Когда-то мой друг, Шашипада прабху, рассказывал историю. Один его знакомый из Москвы увлекался нумерологией. Однажды он так погрузился в изучение этой науки, что засиделся до глубокой ночи. Он что-то читал, выписывал, делал расчеты. Как это часто бывает с увлеченными людьми, за работой он времени не замечал. Вдруг он почувствовал голод. Не желая на долго отвлекаться, он пошел на кухню, где хотел найти что-то, что можно побыстрее закинуть в рот. В холодильнике он обнаружил только сырые яйца, оставленные там его родственниками. Он рассудил, что яйца же это не мясо, там нет жизни. И, не долго думая, выпил пару яиц сырьем. 

Когда он вернулся к своей науке, он с ужасом обнаружил, что ничего не может понять в своих собственных записях! Он смотрел в тетрадь и ничего не мог разобрать. Как будто это писал другой человек! Он догадался, что яйца так подействовали на его сознание, что погрузили его в полное невежество. С тех пор он больше не притрагивался к такой тамагунной пище.

----------


## Иван Рева

Извините, но в законах природы нет брака, каждый ее механизм наполнен своим смыслом. Иначе избыток молока у коровы или избыток производимого пчелами меда так же следует считать "ошибкой программы". 
Насчет чувствительности сознания про себя могу сказать, что на меня особым образом действуют некоторые сорта сыра, но я для себя это отметил и все. Это ведь не повод объявлять сыр продуктом в невежестве тем более для всех? Тот же йогурт, имея в себе некоторые процессы брожения, не может обходиться без влияния на сознание. Или просто даже сахар, который признан стимулятором нервной системы. Никто ведь не запрещает сгущенку на основании этого?

----------


## Иван Рева

> Когда он вернулся к своей науке, он с ужасом обнаружил, что ничего не может понять в своих собственных записях! Он смотрел в тетрадь и ничего не мог разобрать. Как будто это писал другой человек! Он догадался, что яйца так подействовали на его сознание, что погрузили его в полное невежество. С тех пор он больше не притрагивался к такой тамагунной пище.


Plenus venter non studet libenter. "Сытое брюхо к ученью глухо". Это старая пословица, которая говорит, что после любой еды мыслительные процессы несколько притормаживают, а потому следует немного прогуляться после приема пищи. Здесь дело не в яйцах. Порция риса с овощами имела бы схожее действие.

----------


## Нирмала-кумара Дас

> Здесь дело не в яйцах. Порция риса с овощами имела бы схожее действие.

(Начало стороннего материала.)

===== src/rtl/wb_wait_cnt.sv =====
// Loadable wait-state down-counter; zero flag is registered alongside the count.
module wb_wait_cnt
  import wb_slave_pkg::*;
(
  input  logic                    clk_i,
  input  logic                    rst_i,
  input  logic                    load,
  input  logic                    en,
  input  logic [WS_CNT_WIDTH-1:0] load_val,
  output logic                    zero
);

  localparam logic [WS_CNT_WIDTH-1:0] CNT_ZERO = {WS_CNT_WIDTH{1'b0}};
  localparam logic [WS_CNT_WIDTH-1:0] CNT_ONE  = {{(WS_CNT_WIDTH-1){1'b0}}, 1'b1};

  logic [WS_CNT_WIDTH-1:0] cnt_r;
  logic                    zero_r;

  // count register; zero flag predicts the value after the update
  always_ff @(posedge clk_i or negedge rst_i) begin
    if (!rst_i) begin
      cnt_r  <= CNT_ZERO;
      zero_r <= 1'b1;
    end else if (load) begin
      cnt_r  <= load_val;
      zero_r <= (load_val == CNT_ZERO);
    end else if (en) begin
      cnt_r  <= cnt_r - CNT_ONE;
      zero_r <= (cnt_r == CNT_ONE);
    end else begin
      cnt_r  <= cnt_r;
      zero_r <= zero_r;
    end
  end

  assign zero = zero_r;

endmodule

И вот так, в начале двадцать первого века, великий ачарья Иван Рева отверг факт того, что разная пища по разному действует на сознание, а также твердой рукой убрал разделение на тамасичную, раджасичную и саттвичную писчу))

----------


## Ярослав Семенов

> Я не специалист в этих куринных делах, извините, не знаю деталей. Ну тогда можно отнести эти пустые яйца к какому-то проценту неизбежного брака. А что касается влияния на сознание - это же экспериментально устанавлиявается.


Интересно, что бы это был за эксперимент. При помощи сознаниемера?  :biggrin1: 

Все просто: яйца - это плоть. Плоть вайшнавы не едят.

----------


## Ярослав Семенов

> По поводу яиц указания в шастрах отсутствуют.


В Хари-бхакти-виласе точно нет?

----------


## Kasturika d.d.

> Насчет того, что в яйцах много холистерина - это правда, только вот это не тот холистерин, который забивает сосуды, а его "добрый" брат-близнец, который с этим борется в том числе.


Есть разные виды холестерина? Где можно об этом прочитать?


Плоть она и в Африке плоть. Мясо или яйца- чем они отличаются?

----------


## Kasturika d.d.

> Извините, но в законах природы нет брака, каждый ее механизм наполнен своим смыслом.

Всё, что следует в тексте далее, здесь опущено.